The cross-border police agency said it has sent out the girl's photo and DNA profile to all of its 190 member countries.
"Until now, a comparison of the girl's profile against Interpol's global DNA database has not produced a match," the organisation based in the French city of Lyon said in a statement last Tuesday.
At the same, investigators are seeking clues in other missing child cases around the globe.
"There are nearly a dozen disappearance cases from countries such as the US, Sweden, Poland and France that are being more closely investigated," Panagiotis Pardalis, a spokesman for the Smile of the Child charity that has been assigned care of the girl, told AFP.
In Washington, deputy US State Department spokeswoman Marie Harf said: "At this time, we have no information to indicate that the child (in Greece) is a US citizen."

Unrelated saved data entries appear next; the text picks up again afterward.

This is an optimization exercise on Yosys and OpenROAD, whose aim is small area and a short achievable clock period, not a production implementation. In this exercise RTL edits were held to simulation tests only and were not proved equivalent to the original. Power and IR drop assume default switching activity.

==> flow/design.v (outline; a module is shown in full before it is edited, if it fits) <==
// module ex2_1: 39 lines
// module ex2_1_add: 8 lines
// module ex2_1_tree: 1395 lines
module ex2_1 (
  input               clk, rst, validi,
  input        [31:0] data_in,
  output logic        valido,
  output logic [31:0] data_out
);
  // ...
==> flow/flow/run.sh <==
#!/bin/bash
# The standard layout (standard.sh), with two changes:
#  - after the standard synthesis, fapol.py removes inverters between full-adder
#    cells by choosing the polarity each full adder computes in (a full adder is
#    self-dual); registers and everything else are left as synthesis made them;
#  - port buffers start as the smallest buffer (repair sizes them up as needed);
#  - repair_timing is asked for a larger setup margin.
set -e
NET=$PWD/orfs/results/sky130hd/ex2_1/base/1_2_yosys.v
bash standard.sh $NET > synth.log 2>&1
cp $NET 1_2_yosys.orig.v
python3 flow/fapol.py 1_2_yosys.orig.v $NET > fapol.log 2>&1
export SETUP_SLACK_MARGIN=5.5
export BUFFER_PORTS_ARGS="-buffer_cell sky130_fd_sc_hd__buf_1"
bash standard.sh > standard.log 2>&1
==> flow/flow/fapol.py <==
#!/usr/bin/env python3
"""Remove inverters around full-adder cells in a mapped netlist.

A full adder is self-dual: FA(~a, ~b, ~c) = (~cout, ~sum). Synthesis leaves
inverters between full adders; this picks, for each full adder, whether it
computes on true or complemented signals so that as few inverters as
possible are needed, and rewrites the netlist accordingly.

usage: fapol.py in.v out.v
"""
import re
import sys
from collections import defaultdict

FA = 'sky130_fd_sc_hd__fa_1'
INV = ('sky130_fd_sc_hd__inv_1',)
OUTPINS = {'X', 'Y', 'Q', 'Q_N', 'SUM', 'COUT', 'HI', 'LO'}

src = open(sys.argv[1]).read()
cell_re = re.compile(r'^(\s*)(sky130_fd_sc_hd__\w+)\s+(\S+)\s*\((.*?)\);\n', re.M | re.S)
pin_re = re.compile(r'\.(\w+)\(((?:[^()]|\([^()]*\))*)\)')

cells = []   # [type, name, [(pin, net)], span]
for m in cell_re.finditer(src):
    pins = [(p, n.strip()) for p, n in pin_re.findall(m.group(4))]
    cells.append([m.group(2), m.group(3), pins, m.span()])

rest = cell_re.sub('', src)
rest = '\n'.join(l for l in rest.split('\n')
                 if not re.match(r'\s*(wire|input|output|inout|reg)\b', l))
outside = set()
for tok in re.findall(r'\\\S+ |[A-Za-z_][\w$]*(?:\[\d+\])?', rest):
    outside.add(tok.strip())

ports = set(re.findall(r'^\s*(?:input|output|inout)\s+(?:\[[^]]*\]\s*)?(\S+?)\s*;', src, re.M))


def is_port(n):
    return re.sub(r'\[\d+\]$', '', n) in ports


driver = {}
for ci, (typ, name, pins, _) in enumerate(cells):
    for p, n in pins:
        if p in OUTPINS:
            driver[n] = (ci, p)

# inverters that can be dissolved: output used only by cell pins
inv_of = {}   # out net -> in net
dissolve = set()
for ci, (typ, name, pins, _) in enumerate(cells):
    if typ in INV:
        d = dict(pins)
        if d['Y'] not in outside and not is_port(d['Y']) and d['Y']:
            inv_of[d['Y']] = d['A']
            dissolve.add(ci)


def resolve(n):
    par = 0
    seen = 0
    while n in inv_of and seen < 100:
        n = inv_of[n]
        par ^= 1
        seen += 1
    return n, par

fas = [ci for ci, c in enumerate(cells) if c[0] == FA]
fa_index = {ci: k for k, ci in enumerate(fas)}
flag = [0] * len(fas)
fixed = set()
for ci in fas:
    for p, n in cells[ci][2]:
        if p in OUTPINS and (n in outside or is_port(n)):
            fixed.add(fa_index[ci])

# consumers of each root: list of (fa k or None, parity)
cons = defaultdict(list)
for ci, (typ, name, pins, _) in enumerate(cells):
    if ci in dissolve:
        continue
    for p, n in pins:
        if p in OUTPINS:
            continue
        if not n or n.startswith("1'"):
            continue
        r, par = resolve(n)
        cons[r].append((fa_index.get(ci), par))
# nets used outside cells (ports, assigns) consume with parity 0 on their resolved root
for n in outside:
    r, par = resolve(n)
    cons[r].append((None, par))

root_drv = {}
for r in cons:
    d = driver.get(r)
    if d and d[0] in fa_index:
        root_drv[r] = fa_index[d[0]]

fa_roots = defaultdict(set)
for r, lst in cons.items():
    if r in root_drv:
        fa_roots[root_drv[r]].add(r)
    for k, _ in lst:
        if k is not None:
            fa_roots[k].add(r)


def root_cost(r):
    pd = flag[root_drv[r]] if r in root_drv else 0
    need = set()
    for k, par in cons[r]:
        pk = flag[k] if k is not None else 0
        need.add(par ^ pk ^ pd)
    return 1 if 1 in need else 0


def total():
    return sum(root_cost(r) for r in cons)

before = total()
import random
rng = random.Random(1)


def descend(order):
    improved = True
    it = 0
    while improved and it < 50:
        improved = False
        it += 1
        for k in order:
            rs = fa_roots[k]
            c0 = sum(root_cost(r) for r in rs)
            flag[k] ^= 1
            c1 = sum(root_cost(r) for r in rs)
            if c1 < c0 or (c1 == c0 and rng.random() < 0.3):
                improved = improved or c1 < c0
            else:
                flag[k] ^= 1

free = [k for k in range(len(fas)) if k not in fixed]
best = (before, list(flag))
for trial in range(60):
    if trial:
        flag[:] = best[1]
        for k in rng.sample(free, max(1, len(free) // 10)):
            flag[k] ^= 1
    order = list(free)
    rng.shuffle(order)
    descend(order)
    c = total()
    if c < best[0]:
        best = (c, list(flag))
flag[:] = best[1]
after = total()
sys.stderr.write(f'fapol: {len(fas)} full adders, {len(dissolve)} inverters dissolved, '
                 f'inverters needed {before} -> {after}, {sum(flag)} flipped\n')

# rewrite
newinv = {}
newwires = []
invcells = []


def inv_net(r):
    if r not in newinv:
        w = f'_fapol_{len(newinv)}_'
        newinv[r] = w
        newwires.append(w)
        invcells.append(f'  {INV[0]} _fapol_inv_{len(invcells)}_ (\n    .A({r if not r.startswith(chr(92)) else r + " "}),\n    .Y({w})\n  );\n')
    return newinv[r]


def fmt(n):
    return n + ' ' if n.startswith('\\') else n

out = []
pos = 0
for ci, (typ, name, pins, span) in enumerate(cells):
    out.append(src[pos:span[0]])
    pos = span[1]
    if ci in dissolve:
        continue
    k = fa_index.get(ci)
    pk = flag[k] if k is not None else 0
    newpins = []
    for p, n in pins:
        if p in OUTPINS or not n or n.startswith("1'"):
            newpins.append((p, n))
            continue
        r, par = resolve(n)
        pd = flag[root_drv[r]] if r in root_drv else 0
        if par ^ pk ^ pd:
            newpins.append((p, inv_net(r)))
        else:
            newpins.append((p, r))
    body = ',\n'.join(f'    .{p}({fmt(n)})' for p, n in newpins)
    out.append(f'  {typ} {name} (\n{body}\n  );\n')
out.append(src[pos:])
res = ''.join(out)
# nets used outside cells whose inverter was dissolved: drive them from the rewritten root
extra = []
for n in sorted(outside):
    if n in inv_of:
        r, par = resolve(n)
        pd = flag[root_drv[r]] if r in root_drv else 0
        extra.append(f'  assign {fmt(n)} = {fmt(inv_net(r)) if par ^ pd else fmt(r)};\n')
decl = ''.join(f'  wire {w};\n' for w in newwires)
i = res.rindex('endmodule')
res = res[:i] + ''.join(invcells) + ''.join(extra) + res[i:]
h = res.index(');', res.index('module ')) + 3
res = res[:h] + decl + res[h:]
open(sys.argv[2], 'w').write(res)
==> flow/standard.sh <==
#!/bin/bash
# synth_recipe.tcl (not shown) runs the flow's synth.tcl, then flattens the netlist and writes it again
# the make line also repeats each setting of config.mk as NAME=value (left out here)
make -C /OpenROAD-flow-scripts/flow DESIGN_CONFIG=/design/flow/config.mk WORK_HOME=/design/flow/orfs CLKGATE_MAP_FILE= SYNTH_SCRIPT=/design/flow/synth_recipe.tcl "${@:-finish}"
==> flow/config.mk <==
export PLATFORM = sky130hd
export DESIGN_NAME = ex2_1
export DESIGN_NICKNAME = ex2_1
export VERILOG_FILES = /design/flow/design.v
export SDC_FILE = /design/flow/constraint.sdc
export NUM_CORES = 4
export LEC_CHECK = 0
export CAP_MARGIN = 20
export CORE_MARGIN = 2
export CORE_UTILIZATION = 40
export SLEW_MARGIN = 20
export TNS_END_PERCENT = 5
==> flow/constraint.sdc <==
create_clock -name core_clock -period 10.0 [get_ports {clk}]
set_input_delay 2.0000 -clock core_clock [delete_from_list [all_inputs] [get_ports {clk}]]
set_output_delay 2.0000 -clock core_clock [all_outputs]
set_load 0.01 [all_outputs]
==> results.cfg, run 1 <==
[run_status]
status = finished clean

[power]
pwr-share-clk_pct = 9.2
p_per_area_mw_per_mm2 = 408
p_seq_share_pct = 13.8
p_switching_mw = 3.24
maxPowerGroup = combinational logic

[sta]
final_max_slew_viol_count = 0
fmax_ghz = 0.195
max-slew-margin-rel_pct = 42.8
setup_slack_ns = 4.88

[setup_path]
cp_max_fo = 7
endpoint = data_out[31]
reg2reg_to = q_r[20]$_DFF_P_
crit_path_top_delay_cell = a2111oi_4
r2r-start = two[2]$_DFF_P_

[clock_network]
postCtsHoldBufs = 0
clock-sinks = 130
path_clk_slew_ns = 0.06
clockBufferDepth = 2
cts_tree = built
insertion_delay_ns = 0.45

[yosys]
syn-num-nets = 1777
ys.warnings.count = 1
synth_cells = 1456
syn-cell-area_mm2 = 0.0149

[grt]
grt_pass1_vias = 11918
grt_overflow = 0

[finish]
drive_above_1_share_pct = 9.94
largest_reg_flops = 47
clock_buffers = 18
post-route-util_pct = 45.1
final-clk-cell-share_pct = 3.44
final_cell_area_mm2 = 0.0166
diodes = 0

[floorplan]
row_count = 70

[worst_hold_path]
hold_path_startpoint = h1$_DFF_PP0_

[place]
dp_slack_ns = 4.77
==> run 2: changes to the inputs <==
--- a/flow/config.mk
+++ b/flow/config.mk
@@ -8,2 +8,4 @@
 export CAP_MARGIN = 20
+export CELL_PAD_IN_SITES_DETAIL_PLACEMENT = 0
+export CELL_PAD_IN_SITES_GLOBAL_PLACEMENT = 0
 export CORE_MARGIN = 2
==> run 2 against run 1 <==
  * Worst hold slack unchanged
  * Cell area unchanged
  * Critical path type unchanged
  * Sequential power is essentially flat
  * Core utilization unchanged
  * Clock skew unchanged
  * First-iteration DRC count unchanged
  * Area after synthesis unchanged
  * Clock power is essentially flat
  * Critical path depth unchanged
  * Via count unchanged
  * Total power unchanged
  * Count of clock-buffer cells in the layout is the same
==> results.cfg, run 2 <==
[sta]
fmax_ghz = 0.195
fin_crit_ns = 5.12
max-slew-margin-rel_pct = 42.8
hold_viol = 0
fin_setup_tns_ns = 0
rsz0062_at_grt = yes
setup_viol = 0
tightest_slew_ns = 0.857
skew_ns = 0.00824
period_share_pct = 51.2
hold_ws_ns = 0.375
final_max_slew_viol_count = 0

[worst_hold_path]
hold_class = reg -> reg

[place]
placed_cell_area_mm2 = 0.0155
dp_hpwl_um = 30900
routabilityCongestion = 0.846
io_buffers = 67

[setup_path]
crit_path_top_delay_cell = a2111oi_4
critical_path.top_delay_family = compound AO/OA/AOI/OAI gates
cp-start-kind = flop
crit_arrival_ns = 3.12
cp_num_buf_inv = 4
crit_chain = buf_12 -> buf_8 -> ha_4 -> nand3_4 -> a2111oi_4 -> buf_6 -> o21ai_4 -> a2111oi_4 -> o311ai_2 -> xnor2_1 -> buf_2
crit_type = reg -> out
slowest_delay_ns = 0.46
r2r_slack_ns = 5.08
worstSetupEndpointType = primary output
cp_max_fo = 7
worstPathRequired_ns = 8.00
crit_path_frequent_cell = a2111oi_4

[yosys]
syn-num-nets = 1777
syn-cell-area_mm2 = 0.0149
ys.warnings.count = 1
syn_avg_cell_area_um2 = 10.2
synth_cells = 1456

[clock_network]
root_buffer = clkbuf_16
clock-sinks = 130
clockBufferDepth = 2
postCtsHoldBufs = 0
insertion_delay_ns = 0.45
path_clk_slew_ns = 0.06
cts_tree = built
cts_buffers = 17
htree_levels = 4

[run_status]
status = finished clean

[grt]
antenna_found_initial = 0
grt_start_max_net_pins = 36
grt_pass1_vias = 11918
grt_use_total_pct = 24.0
grt_overflow = 0
grt_pass1_wl_um = 70500

[floorplan]
die_w_um = 197
initial_core_util_pct = 40.7
ios = 68
dieHeight_um = 197
row_count = 70
core_area_mm2 = 0.0367
die_area_mm2 = 0.0389

[finish]
layout_common_cells = 256 x a22oi_1, 235 x xor2_1, 225 x fa_1
reg.largest.list = q_r (47), xa (32)
mostFrequentLayoutCell = a22oi_1
largest_reg_flops = 47
drive_above_1_share_pct = 9.94
top_register = q_r
final_cell_area_mm2 = 0.0166
diodes = 0
syn_to_final_growth_pct = 11.0
nets = 1777

[routing]
drt_drc_violations_left = 0
wl_per_cell_um = 23.1
vias = 11021
first_pass_iters = 6
viasPerCell = 5.69
postRouteAntennaNets = 0
drtIter0Drc = 1021
drt_wl_total_um = 44700

[flow_run]
drv_cap = 0

[power]
ir_drop_mv = 0.246
total_power_mw = 6.75
p_per_area_mw_per_mm2 = 408
power.leakage_nw = 6.63
[run 2: cell counts in the layout (fill, tap and decap cells not counted)]
Identical to the previous run, type by type.
[run 2: report_power, final]
part	switching [mW]	internal [mW]	total [mW]
registers	0.140	0.793	0.933
logic	2.83	2.37	5.20
clock network	0.267	0.351	0.618
total	3.24	3.51	6.75
[run 2: final timing paths]
check / start / end / depth (start not counted)
setup / recovery: xa[1]$_DFF_P_ / data_out[31] / 11
hold / removal: h1$_DFF_PP0_ / h2$_DFF_PP0_ / 0
setup reg to reg: two[2]$_DFF_P_ / q_r[20]$_DFF_P_ / 11
hold reg to reg: h1$_DFF_PP0_ / h2$_DFF_PP0_ / 0
max in group asynchronous: rst / valido$_DFF_PP0_ / 2
min in group asynchronous: rst / h1$_DFF_PP0_ / 2
[run 2: cell type report]
class,instances,area [µm²]
clock buffer,18,439
timing repair buffer,127,836
tap,468,586
fill,3456,20100
sequential,130,2630
clock inverter,14,130
multi-input combinational,1073,11500
inverter,107,409
[run 2: worst reg2reg max path, cell delays in order, from the launching register on]
cell and delay (ns):
dfxtp_1 0.81, buf_4 0.38, a22oi_1 0.15, xor2_1 0.19, fa_1 0.49, fa_1 0.52
fa_1 0.49, fa_1 0.52, fa_1 0.55, inv_1 0.04, ha_1 0.19, fa_1 0.48
[run 2: metal layers]
layer / vias up / share of wire, % / GRT usage (%)
li1: 4836 / - / -
met5: - / 0 / 0
met3: 89 / 7.0 / 5.02
met1: 5617 / 42 / 31.3
met2: 479 / 48 / 39.1
met4: 0 / 3.2 / 9.89
[run 2: what timing repair did]
action | 4_1_cts | 5_1_grt
setup buffers | 8 | 7
gates resized for setup | 25 | 21
endpoints found under the setup margin | 46 | 46
pin swaps | 7 | 14
gates cloned | 2 | 1
[run 2: through the flow]
step	utilization, %	setup WS, ns	std cells
after floorplan	-	5.47	1456
after global placement	42.4	4.83	1886
after detailed placement	42.4	4.77	1886
after CTS	44.6	4.70	1928
after global routing	45.1	4.75	1937
final	45.1	4.88	1937
==> run 3: changes to the inputs <==
--- a/flow/config.mk
+++ b/flow/config.mk
@@ -8,4 +8,2 @@
 export CAP_MARGIN = 20
-export CELL_PAD_IN_SITES_DETAIL_PLACEMENT = 0
-export CELL_PAD_IN_SITES_GLOBAL_PLACEMENT = 0
 export CORE_MARGIN = 2
@@ -13,2 +11,2 @@
 export SLEW_MARGIN = 20
-export TNS_END_PERCENT = 5
+export TNS_END_PERCENT = 20
==> run 3 against run 2 <==
  * Core utilization rose by 0.22 points
  * Die area did not move
  * Area after synthesis did not move
  * Worst setup slack improved by 0.033 ns
  * Cell count rose by 0.26%
  * Maximum frequency rose by 0.65%
  * Flip-flop and latch count did not move
  * Non-clock buffer count rose by 4
  * Global-route usage rose by 0.35 points
  * Count of clock-buffer cells in the layout did not move
  * Sequential power barely moved
  * Critical endpoint is now data_out[28]
  * Highest routed layer unchanged
==> results.cfg, run 3 <==
[sta]
rsz0062_at_grt = yes
hold_viol = 0
fin_crit_ns = 5.09
final_max_slew_viol_count = 0
setup_slack_ns = 4.91
period_share_pct = 50.9
tightest_slew_ns = 0.874
max-slew-margin-rel_pct = 41.6
fin_setup_tns_ns = 0
skew_ns = 0.00822
hold_ws_ns = 0.375
setup_viol = 0
fmax_ghz = 0.197

[power]
p_switching_mw = 3.25
p_per_area_mw_per_mm2 = 407
total_power_mw = 6.77
p_comb_share_pct = 77.1
p_seq_share_pct = 13.8
power.leakage_nw = 6.68
ir_drop_mv = 0.246
internal-power_mw = 3.53
power_switching_share_pct = 47.9
pwr-share-clk_pct = 9.1

[floorplan]
dieHeight_um = 197
ios = 68
core_area_mm2 = 0.0367
initial_core_util_pct = 40.7
die_area_mm2 = 0.0389
die_w_um = 197
row_count = 70

[clock_network]
path_clk_slew_ns = 0.06
root_buffer = clkbuf_16
cts_tree = built
clockBufferDepth = 2
clock-sinks = 130
insertion_delay_ns = 0.45
cts_buffers = 17
htree_levels = 4

[place]
placed_cell_area_mm2 = 0.0155
routabilityCongestion = 0.846
dp_slack_ns = 4.77
dp_hpwl_um = 30900
io_buffers = 67

[grt]
antenna_found_initial = 0
grt_use_total_pct = 24.4
grt_pass1_vias = 11953
grt_start_max_net_pins = 36
grt_overflow = 0
grt_pass1_wl_um = 71300

[setup_path]
ff2ff_path_depth = 11
crit_type = reg -> out
slowest_delay_ns = 0.59
reg2reg_to = q_r[30]$_DFF_P_
worstPathRequired_ns = 8.00
cp-start-kind = flop
crit_path_top_delay_cell = a2111o_2
r2r-start = xa[19]$_DFF_P_
crit_chain = buf_12 -> ha_4 -> inv_2 -> fa_2 -> and2b_2 -> o2111ai_4 -> a2111o_2 -> a41oi_4 -> a21o_1 -> xor2_2 -> buf_2
crit_arrival_ns = 3.09
cp_max_fo = 4
r2r_slack_ns = 5.08
worstSetupEndpointType = primary output

[routing]
postRouteAntennaNets = 0
wl_met3_um = 3080
drtIter0Drc = 994
m1WireLength_um = 18800
highest_layer = met4
wl_per_cell_um = 23.2
drt_drc_violations_left = 0
drt_wl_total_um = 45000
vias = 11165
first_pass_iters = 7
dr_wl_met2_um = 21700
viasPerCell = 5.75

[run_status]
status = finished clean

[finish]
largest_reg_flops = 47
top_register = q_r
nets = 1781
drive_above_1_share_pct = 10.7
layout_common_cells = 256 x a22oi_1, 235 x xor2_1, 225 x fa_1
syn_to_final_growth_pct = 11.5
final_cell_area_mm2 = 0.0166
n_fill_cell = 3442
mostFrequentLayoutCell = a22oi_1
reg.largest.list = q_r (47), xa (32)

[yosys]
synth_cells = 1456
syn_avg_cell_area_um2 = 10.2
syn-num-nets = 1777
syn-cell-area_mm2 = 0.0149
ys.warnings.count = 1

[worst_hold_path]
hold_path_startpoint = h1$_DFF_PP0_
hold_depth = 0
whs_endpoint = h2$_DFF_PP0_
hold_class = reg -> reg

[flow_run]
drv_cap = 0
-- run 3: critical path, delay by kind of cell (launching register included) --
kind,cells,cell delay (ns)
buffers and inverters,3,0.26
and+or+nand+nor,1,0.25
adders and majority gates,2,0.45
xor gates and xnor gates,1,0.12
AOI/OAI and AO/OA,4,1.18
DFF,1,0.36
-- run 3: power by group through the flow --
| stage | clock [mW] | sequential, mW | combinational, mW |
|---|---|---|---|
| 6_report | 0.618 | 0.935 | 5.22 |
| 5_1_grt | 0.661 | 0.950 | 6.09 |
| 4_1_cts | 0.634 | 0.934 | 5.30 |
| 3_5_place_dp | 0 | 0.942 | 5.20 |
| 3_3_place_gp | 0 | 0.940 | 5.09 |
| 2_1_floorplan | 0 | 0.866 | 3.88 |
-- run 3: layout make-up --
| type | instances | area (µm²) | share of cell area, % |
|---|---|---|---|
| antenna | 1 | 2.50 | 0.0150 |
| timing repair buffer | 131 | 885 | 5.32 |
| clock buffer | 18 | 439 | 2.64 |
| inverter | 107 | 409 | 2.46 |
| multi-input combinational | 1073 | 11600 | 69.4 |
| sequential | 130 | 2630 | 15.8 |
| clock inverter | 14 | 130 | 0.782 |
| tap | 468 | 586 | 3.52 |
-- run 3: what timing repair did --
| action | 4_1_cts | 5_1_grt |
|---|---|---|
| setup endpoints to repair | 46 | 45 |
| pin swaps | 15 | 17 |
| hold buffers | 0 | 0 |
| cloned | 3 | 0 |
| buffers inserted | 15 | 4 |
| gates resized for setup | 41 | 19 |
-- run 3: worst max path at each step --
stage               slack [ns]     startpoint               to  depth (start not counted)
finish                    4.91  xa[0]$_DFF_P_     data_out[28]                         11
CTS                       4.70  xa[0]$_DFF_P_     data_out[28]                         11
global route              4.79  xa[0]$_DFF_P_     data_out[30]                         11
detailed placement        4.77  xa[0]$_DFF_P_     data_out[30]                         11
floorplan                 5.47    data_in[28]  q_r[30]$_DFF_P_                          8
global placement          4.83  xa[0]$_DFF_P_     data_out[30]                         11
-- run 3: through the flow --
| step | std cells | utilization [%] |
|---|---|---|
| finish | 1942 | 45.3 |
| global route | 1941 | 45.3 |
| CTS | 1936 | 45.0 |
| detailed placement | 1886 | 42.4 |
| global placement | 1886 | 42.4 |
| floorplan | 1456 | - |
-- run 3: routing by layer --
layer,global-route usage [%],vias to the layer above
li1,-,4845
met4,9.91,0
met1,32.0,5754
met5,0,-
met2,39.5,481
met3,4.99,85
==> run 4: changes to the inputs <==
--- a/flow/flow/run.sh
+++ b/flow/flow/run.sh
@@ -12,3 +12,3 @@
 python3 flow/fapol.py 1_2_yosys.orig.v $NET > fapol.log 2>&1
-export SETUP_SLACK_MARGIN=5.5
+export SETUP_SLACK_MARGIN=5.2
 export BUFFER_PORTS_ARGS="-buffer_cell sky130_fd_sc_hd__buf_1"
==> run 4 against run 3 <==
  * Still clean
  * Via count about the same
  * Maximum frequency down 1.4%
  * Die area unchanged
  * First-iteration DRC count up 18%
  * Wire length up 1.0%
  * Count of clock-buffer cells in the layout unchanged
  * Critical path type unchanged
  * Largest cell class unchanged
  * Largest power group unchanged
  * Highest routed layer unchanged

The girl, known as Maria and dubbed the 'blonde angel', was found by police last week in a Roma camp near the town of Farsala in central Greece.
Initially thought to be four years old, but later confirmed from dental checks to be five or six, she was kept by a Roma couple who were placed in pre-trial detention on Monday for allegedly abducting her.
The couple, a 39-year-old man and his 40-year-old wife, deny the charge and claim that she was voluntarily handed over by her Bulgarian Roma mother who could not care for her.
The Greek Supreme Court has ordered that birth certificates delivered over the past six years be reviewed.
Prosecutors across the country are expected to look into certificates that could conceal "possible cases of human trafficking, abductions and illegal adoptions", the court said.